» Your objective
Across all the records, filter for lines with the word "typedef" and copy them.

» Information

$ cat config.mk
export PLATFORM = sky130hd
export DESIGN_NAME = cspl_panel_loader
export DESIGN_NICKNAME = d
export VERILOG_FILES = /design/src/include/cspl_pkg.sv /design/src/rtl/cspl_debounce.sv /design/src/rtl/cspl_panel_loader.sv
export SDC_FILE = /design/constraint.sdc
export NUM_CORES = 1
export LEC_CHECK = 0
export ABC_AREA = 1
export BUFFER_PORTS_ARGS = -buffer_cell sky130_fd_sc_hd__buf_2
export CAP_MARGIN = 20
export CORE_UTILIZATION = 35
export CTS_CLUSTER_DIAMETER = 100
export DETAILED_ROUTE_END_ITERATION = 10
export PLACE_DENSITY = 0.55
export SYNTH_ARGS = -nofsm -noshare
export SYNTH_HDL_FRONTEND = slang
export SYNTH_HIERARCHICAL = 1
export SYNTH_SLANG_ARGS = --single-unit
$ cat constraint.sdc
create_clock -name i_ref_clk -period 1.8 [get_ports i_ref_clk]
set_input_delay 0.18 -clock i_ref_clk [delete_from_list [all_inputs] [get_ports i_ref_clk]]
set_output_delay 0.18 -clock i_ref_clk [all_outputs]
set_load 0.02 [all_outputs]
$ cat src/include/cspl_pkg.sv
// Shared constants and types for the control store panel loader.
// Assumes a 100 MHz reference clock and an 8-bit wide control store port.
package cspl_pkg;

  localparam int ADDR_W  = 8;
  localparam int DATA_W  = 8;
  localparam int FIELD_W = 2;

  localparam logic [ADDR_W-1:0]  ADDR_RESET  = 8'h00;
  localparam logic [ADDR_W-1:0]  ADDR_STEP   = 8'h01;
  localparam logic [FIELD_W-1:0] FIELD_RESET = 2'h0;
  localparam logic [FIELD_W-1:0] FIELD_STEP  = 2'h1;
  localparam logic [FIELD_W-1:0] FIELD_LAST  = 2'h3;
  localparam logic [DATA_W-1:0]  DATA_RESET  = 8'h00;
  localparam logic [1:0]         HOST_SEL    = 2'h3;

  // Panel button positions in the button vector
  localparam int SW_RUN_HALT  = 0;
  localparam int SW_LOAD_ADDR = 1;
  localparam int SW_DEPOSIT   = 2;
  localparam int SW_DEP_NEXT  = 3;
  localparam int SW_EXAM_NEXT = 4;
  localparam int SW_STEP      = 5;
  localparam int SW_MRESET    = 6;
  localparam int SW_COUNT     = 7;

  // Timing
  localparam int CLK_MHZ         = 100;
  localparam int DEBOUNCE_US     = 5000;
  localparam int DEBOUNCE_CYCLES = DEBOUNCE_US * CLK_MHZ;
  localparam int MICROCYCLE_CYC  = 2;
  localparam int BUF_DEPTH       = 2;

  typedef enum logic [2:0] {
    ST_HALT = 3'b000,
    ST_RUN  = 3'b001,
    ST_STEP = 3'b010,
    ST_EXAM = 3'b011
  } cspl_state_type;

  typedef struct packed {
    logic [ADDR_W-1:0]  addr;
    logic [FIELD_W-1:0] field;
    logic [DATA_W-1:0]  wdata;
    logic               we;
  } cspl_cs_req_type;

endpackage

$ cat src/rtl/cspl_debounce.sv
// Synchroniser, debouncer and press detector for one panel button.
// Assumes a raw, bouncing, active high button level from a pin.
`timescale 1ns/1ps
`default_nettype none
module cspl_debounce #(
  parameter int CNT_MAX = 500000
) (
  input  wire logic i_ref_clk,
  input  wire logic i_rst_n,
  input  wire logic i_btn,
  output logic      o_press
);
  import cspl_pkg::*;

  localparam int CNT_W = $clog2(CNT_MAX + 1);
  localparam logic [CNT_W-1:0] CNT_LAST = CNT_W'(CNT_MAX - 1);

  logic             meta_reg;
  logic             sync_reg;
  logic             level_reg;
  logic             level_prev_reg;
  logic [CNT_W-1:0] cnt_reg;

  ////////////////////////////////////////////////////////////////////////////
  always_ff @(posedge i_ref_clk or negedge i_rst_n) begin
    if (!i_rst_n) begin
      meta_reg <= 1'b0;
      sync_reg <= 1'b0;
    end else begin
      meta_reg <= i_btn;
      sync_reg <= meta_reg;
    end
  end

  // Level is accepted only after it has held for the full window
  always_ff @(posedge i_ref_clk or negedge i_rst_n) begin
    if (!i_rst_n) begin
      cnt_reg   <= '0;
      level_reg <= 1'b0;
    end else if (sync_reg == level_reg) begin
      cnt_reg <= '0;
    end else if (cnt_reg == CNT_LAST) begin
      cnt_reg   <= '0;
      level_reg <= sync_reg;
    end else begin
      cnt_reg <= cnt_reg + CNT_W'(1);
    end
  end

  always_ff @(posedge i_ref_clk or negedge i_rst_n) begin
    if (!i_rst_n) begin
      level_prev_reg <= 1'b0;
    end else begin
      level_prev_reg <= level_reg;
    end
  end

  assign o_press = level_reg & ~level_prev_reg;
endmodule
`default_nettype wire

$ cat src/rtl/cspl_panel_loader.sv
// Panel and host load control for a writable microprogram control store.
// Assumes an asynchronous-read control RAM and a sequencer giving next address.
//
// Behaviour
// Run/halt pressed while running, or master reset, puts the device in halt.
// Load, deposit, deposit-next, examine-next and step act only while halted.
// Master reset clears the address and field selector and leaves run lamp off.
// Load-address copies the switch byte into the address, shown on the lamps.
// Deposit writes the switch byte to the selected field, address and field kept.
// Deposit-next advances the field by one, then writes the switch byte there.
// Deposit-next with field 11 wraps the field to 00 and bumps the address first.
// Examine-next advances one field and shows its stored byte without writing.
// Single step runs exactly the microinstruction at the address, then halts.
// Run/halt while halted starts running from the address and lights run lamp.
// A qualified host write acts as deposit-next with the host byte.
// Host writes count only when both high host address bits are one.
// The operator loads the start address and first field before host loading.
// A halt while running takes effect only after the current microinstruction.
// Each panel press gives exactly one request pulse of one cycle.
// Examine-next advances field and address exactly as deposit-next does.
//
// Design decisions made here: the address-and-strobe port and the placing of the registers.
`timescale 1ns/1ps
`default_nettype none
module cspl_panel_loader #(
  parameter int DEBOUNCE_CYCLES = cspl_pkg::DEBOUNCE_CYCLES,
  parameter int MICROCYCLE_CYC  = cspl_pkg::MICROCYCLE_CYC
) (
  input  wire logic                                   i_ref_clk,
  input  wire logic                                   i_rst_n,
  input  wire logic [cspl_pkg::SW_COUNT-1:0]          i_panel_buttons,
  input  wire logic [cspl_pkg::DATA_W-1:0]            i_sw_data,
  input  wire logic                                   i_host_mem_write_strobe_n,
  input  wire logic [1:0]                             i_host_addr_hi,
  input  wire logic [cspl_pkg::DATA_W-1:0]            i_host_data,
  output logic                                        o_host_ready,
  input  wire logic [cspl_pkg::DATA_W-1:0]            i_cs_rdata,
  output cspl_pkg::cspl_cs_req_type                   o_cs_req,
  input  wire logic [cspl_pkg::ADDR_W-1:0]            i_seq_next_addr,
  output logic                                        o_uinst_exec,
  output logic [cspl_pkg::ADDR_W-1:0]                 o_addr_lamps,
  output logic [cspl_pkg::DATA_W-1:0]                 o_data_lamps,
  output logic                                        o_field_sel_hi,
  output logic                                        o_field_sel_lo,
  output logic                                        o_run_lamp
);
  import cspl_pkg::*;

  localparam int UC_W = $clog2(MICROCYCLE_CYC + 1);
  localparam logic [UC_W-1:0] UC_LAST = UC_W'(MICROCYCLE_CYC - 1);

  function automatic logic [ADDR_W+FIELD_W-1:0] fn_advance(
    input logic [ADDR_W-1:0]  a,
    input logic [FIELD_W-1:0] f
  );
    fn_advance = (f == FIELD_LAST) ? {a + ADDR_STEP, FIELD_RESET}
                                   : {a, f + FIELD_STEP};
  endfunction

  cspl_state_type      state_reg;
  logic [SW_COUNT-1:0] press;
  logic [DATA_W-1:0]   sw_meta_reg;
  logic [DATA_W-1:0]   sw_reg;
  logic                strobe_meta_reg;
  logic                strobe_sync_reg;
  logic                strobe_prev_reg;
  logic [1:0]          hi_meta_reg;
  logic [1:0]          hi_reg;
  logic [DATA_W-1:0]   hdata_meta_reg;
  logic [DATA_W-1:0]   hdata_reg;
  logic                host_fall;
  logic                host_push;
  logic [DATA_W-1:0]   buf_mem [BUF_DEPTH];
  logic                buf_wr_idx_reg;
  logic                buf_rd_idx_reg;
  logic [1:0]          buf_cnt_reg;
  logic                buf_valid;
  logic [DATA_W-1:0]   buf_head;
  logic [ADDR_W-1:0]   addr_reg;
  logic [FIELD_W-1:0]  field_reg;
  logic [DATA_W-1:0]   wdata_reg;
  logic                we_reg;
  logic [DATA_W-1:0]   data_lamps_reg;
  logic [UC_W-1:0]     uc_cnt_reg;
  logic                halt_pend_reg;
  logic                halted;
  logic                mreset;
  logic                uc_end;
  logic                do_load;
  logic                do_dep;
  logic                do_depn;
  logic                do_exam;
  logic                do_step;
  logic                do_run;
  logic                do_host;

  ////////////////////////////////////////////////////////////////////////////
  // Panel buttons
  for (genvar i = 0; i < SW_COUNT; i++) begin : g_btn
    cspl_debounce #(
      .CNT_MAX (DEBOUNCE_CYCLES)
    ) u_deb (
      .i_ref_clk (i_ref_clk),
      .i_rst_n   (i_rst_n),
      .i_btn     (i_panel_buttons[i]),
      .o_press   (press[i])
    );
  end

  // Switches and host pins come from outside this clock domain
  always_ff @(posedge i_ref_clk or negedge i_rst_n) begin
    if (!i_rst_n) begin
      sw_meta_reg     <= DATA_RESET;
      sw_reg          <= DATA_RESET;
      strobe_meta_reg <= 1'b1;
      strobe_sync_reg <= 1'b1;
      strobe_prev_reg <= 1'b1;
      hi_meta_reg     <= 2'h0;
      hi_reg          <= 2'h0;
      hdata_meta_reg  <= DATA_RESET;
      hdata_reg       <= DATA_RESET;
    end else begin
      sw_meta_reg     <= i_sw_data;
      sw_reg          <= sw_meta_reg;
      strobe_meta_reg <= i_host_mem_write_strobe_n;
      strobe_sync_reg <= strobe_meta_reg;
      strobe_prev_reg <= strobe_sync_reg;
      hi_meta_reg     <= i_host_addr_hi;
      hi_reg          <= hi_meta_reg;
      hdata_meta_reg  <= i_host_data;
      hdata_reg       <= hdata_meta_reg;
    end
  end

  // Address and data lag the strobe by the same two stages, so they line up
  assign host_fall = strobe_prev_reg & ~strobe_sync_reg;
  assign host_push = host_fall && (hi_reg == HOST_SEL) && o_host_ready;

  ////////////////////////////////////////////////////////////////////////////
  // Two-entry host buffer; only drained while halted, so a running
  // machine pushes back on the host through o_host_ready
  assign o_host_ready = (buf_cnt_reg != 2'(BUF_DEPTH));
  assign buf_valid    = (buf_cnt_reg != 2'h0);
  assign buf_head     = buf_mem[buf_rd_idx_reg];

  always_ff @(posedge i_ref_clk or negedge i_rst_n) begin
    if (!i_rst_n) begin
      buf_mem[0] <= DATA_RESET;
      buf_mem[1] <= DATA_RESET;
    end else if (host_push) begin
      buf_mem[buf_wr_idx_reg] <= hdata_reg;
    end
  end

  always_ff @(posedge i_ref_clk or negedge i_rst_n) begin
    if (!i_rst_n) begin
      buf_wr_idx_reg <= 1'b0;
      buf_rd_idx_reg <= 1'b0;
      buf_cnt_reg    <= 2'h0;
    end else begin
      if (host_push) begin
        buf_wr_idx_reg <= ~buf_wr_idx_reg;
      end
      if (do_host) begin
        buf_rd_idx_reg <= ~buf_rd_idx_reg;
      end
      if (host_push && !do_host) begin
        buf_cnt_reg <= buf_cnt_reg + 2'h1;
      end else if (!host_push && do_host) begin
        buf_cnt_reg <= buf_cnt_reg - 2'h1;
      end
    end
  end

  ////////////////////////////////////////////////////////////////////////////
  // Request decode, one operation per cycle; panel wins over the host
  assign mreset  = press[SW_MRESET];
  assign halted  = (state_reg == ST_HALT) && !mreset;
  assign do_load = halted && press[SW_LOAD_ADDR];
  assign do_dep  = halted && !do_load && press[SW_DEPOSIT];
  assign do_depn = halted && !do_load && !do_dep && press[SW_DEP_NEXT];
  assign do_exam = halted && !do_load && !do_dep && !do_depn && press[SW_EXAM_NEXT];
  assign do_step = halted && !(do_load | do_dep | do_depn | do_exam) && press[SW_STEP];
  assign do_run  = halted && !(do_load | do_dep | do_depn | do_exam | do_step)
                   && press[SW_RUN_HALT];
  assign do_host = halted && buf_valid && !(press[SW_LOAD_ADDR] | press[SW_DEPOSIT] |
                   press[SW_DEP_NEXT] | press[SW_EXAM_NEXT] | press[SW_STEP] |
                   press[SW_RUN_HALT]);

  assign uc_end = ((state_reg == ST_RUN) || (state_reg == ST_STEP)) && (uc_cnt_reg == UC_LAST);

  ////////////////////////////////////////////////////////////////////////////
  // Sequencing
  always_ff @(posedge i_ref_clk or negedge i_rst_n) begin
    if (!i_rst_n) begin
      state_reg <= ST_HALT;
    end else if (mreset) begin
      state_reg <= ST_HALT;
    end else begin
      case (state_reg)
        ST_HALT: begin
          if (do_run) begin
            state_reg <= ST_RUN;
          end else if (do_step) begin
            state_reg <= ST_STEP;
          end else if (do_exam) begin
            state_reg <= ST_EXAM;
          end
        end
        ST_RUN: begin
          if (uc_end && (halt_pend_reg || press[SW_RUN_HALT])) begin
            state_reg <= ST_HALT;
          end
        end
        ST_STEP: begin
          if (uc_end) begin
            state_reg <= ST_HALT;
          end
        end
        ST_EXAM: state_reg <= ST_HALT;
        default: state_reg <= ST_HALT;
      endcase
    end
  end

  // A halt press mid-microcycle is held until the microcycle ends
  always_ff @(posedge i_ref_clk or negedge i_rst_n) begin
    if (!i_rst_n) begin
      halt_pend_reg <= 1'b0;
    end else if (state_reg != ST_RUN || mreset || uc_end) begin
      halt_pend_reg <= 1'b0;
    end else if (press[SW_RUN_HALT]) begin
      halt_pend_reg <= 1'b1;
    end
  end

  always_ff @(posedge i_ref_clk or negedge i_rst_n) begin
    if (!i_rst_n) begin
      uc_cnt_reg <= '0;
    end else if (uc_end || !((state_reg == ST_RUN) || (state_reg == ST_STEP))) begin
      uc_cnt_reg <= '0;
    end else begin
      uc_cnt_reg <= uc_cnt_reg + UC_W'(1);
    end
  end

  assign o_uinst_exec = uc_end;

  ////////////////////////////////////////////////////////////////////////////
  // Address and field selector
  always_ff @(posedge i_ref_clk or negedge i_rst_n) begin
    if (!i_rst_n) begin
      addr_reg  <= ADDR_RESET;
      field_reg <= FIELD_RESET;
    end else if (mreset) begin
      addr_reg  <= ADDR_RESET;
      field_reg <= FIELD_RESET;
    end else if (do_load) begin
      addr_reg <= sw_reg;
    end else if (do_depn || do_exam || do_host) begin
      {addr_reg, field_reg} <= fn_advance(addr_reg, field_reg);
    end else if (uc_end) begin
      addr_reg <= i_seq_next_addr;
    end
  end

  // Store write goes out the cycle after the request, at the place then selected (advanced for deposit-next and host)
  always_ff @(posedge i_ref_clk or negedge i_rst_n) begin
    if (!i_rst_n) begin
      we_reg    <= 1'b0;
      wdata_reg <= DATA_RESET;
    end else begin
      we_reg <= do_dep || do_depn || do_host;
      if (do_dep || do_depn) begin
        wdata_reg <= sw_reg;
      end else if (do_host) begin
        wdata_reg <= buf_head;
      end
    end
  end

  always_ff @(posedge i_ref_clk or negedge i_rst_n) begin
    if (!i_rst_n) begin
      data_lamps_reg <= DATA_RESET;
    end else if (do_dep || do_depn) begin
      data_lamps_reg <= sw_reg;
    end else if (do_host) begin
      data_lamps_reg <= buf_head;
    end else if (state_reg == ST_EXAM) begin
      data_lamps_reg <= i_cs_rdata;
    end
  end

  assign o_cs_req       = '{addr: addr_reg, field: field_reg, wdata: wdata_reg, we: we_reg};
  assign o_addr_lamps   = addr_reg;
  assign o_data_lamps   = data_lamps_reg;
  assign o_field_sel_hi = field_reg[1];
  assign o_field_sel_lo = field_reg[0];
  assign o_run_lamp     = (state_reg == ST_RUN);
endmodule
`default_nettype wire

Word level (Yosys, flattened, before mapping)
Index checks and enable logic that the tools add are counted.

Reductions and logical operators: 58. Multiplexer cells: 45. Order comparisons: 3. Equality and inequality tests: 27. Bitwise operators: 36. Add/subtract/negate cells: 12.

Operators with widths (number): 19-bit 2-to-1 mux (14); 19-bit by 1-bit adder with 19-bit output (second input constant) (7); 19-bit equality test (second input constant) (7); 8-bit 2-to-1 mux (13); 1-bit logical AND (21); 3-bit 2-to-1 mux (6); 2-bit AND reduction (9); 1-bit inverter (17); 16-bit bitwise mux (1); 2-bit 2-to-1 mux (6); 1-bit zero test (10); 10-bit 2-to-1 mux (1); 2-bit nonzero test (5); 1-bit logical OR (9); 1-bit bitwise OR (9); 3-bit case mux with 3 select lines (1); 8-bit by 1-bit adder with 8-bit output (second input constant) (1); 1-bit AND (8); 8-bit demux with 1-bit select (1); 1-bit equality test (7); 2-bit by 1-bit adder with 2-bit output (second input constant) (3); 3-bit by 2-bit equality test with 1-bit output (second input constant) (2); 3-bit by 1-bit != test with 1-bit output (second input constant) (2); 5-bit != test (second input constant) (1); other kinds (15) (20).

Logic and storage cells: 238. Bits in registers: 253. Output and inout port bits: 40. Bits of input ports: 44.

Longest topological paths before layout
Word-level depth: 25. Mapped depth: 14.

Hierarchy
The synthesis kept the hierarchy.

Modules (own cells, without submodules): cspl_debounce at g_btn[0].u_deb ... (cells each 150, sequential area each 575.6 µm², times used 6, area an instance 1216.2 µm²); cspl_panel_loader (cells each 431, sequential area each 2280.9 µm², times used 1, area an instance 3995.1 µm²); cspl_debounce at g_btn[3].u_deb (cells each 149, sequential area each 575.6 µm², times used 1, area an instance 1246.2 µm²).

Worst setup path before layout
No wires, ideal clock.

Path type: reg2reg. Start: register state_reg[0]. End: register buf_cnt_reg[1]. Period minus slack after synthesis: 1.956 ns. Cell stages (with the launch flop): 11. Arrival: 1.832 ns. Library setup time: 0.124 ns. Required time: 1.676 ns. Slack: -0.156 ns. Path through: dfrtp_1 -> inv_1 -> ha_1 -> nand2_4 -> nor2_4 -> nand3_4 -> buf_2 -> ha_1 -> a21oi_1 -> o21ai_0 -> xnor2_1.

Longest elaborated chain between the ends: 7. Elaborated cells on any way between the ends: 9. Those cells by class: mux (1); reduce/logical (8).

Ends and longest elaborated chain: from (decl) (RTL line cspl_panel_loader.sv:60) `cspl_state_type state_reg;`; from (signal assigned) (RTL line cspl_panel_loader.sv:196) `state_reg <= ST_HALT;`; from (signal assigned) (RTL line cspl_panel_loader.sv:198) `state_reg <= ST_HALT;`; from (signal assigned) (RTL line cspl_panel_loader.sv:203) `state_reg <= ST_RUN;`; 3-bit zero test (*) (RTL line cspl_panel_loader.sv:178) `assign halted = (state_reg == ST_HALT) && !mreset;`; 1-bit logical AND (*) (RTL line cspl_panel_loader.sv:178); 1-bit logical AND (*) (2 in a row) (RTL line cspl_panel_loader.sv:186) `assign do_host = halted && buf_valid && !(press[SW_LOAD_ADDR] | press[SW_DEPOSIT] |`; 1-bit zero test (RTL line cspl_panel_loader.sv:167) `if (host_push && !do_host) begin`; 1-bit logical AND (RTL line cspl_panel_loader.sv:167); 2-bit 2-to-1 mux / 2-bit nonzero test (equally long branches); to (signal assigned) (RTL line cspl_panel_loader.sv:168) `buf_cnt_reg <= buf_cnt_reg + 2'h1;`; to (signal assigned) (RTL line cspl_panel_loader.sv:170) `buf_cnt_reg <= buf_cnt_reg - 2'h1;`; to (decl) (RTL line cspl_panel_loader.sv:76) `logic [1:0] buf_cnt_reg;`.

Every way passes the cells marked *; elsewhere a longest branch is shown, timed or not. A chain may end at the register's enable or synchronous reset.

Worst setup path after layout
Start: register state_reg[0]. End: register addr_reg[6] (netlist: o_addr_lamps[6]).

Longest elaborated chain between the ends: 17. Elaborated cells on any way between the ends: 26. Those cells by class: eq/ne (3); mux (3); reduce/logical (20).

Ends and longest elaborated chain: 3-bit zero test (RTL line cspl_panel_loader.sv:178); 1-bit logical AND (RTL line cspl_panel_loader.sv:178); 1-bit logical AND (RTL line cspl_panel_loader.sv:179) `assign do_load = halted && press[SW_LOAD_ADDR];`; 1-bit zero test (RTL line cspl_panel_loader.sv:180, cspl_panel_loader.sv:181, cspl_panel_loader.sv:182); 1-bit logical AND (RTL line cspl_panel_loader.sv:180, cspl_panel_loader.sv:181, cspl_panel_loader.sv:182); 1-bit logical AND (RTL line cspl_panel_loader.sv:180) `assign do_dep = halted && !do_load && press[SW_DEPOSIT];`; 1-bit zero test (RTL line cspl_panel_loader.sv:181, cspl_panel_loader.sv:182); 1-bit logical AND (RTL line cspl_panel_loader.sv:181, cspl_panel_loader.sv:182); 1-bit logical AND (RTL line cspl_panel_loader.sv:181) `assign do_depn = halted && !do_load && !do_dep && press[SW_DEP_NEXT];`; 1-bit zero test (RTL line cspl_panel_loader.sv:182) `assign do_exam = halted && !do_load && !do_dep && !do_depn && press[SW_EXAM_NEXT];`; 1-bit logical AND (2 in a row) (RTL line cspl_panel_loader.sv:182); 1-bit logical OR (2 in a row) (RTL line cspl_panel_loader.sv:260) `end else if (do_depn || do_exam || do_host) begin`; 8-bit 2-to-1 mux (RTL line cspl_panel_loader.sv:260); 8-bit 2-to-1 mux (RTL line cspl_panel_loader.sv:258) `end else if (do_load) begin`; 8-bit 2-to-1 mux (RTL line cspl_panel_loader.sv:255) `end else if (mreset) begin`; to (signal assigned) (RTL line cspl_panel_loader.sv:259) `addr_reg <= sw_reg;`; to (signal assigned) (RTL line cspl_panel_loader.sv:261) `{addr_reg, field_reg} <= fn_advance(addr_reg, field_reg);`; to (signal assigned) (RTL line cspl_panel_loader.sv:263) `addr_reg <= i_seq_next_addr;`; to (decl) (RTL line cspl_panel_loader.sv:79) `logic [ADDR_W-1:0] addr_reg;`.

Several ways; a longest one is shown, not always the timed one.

» Answer below
  typedef enum logic [2:0] {
  typedef struct packed {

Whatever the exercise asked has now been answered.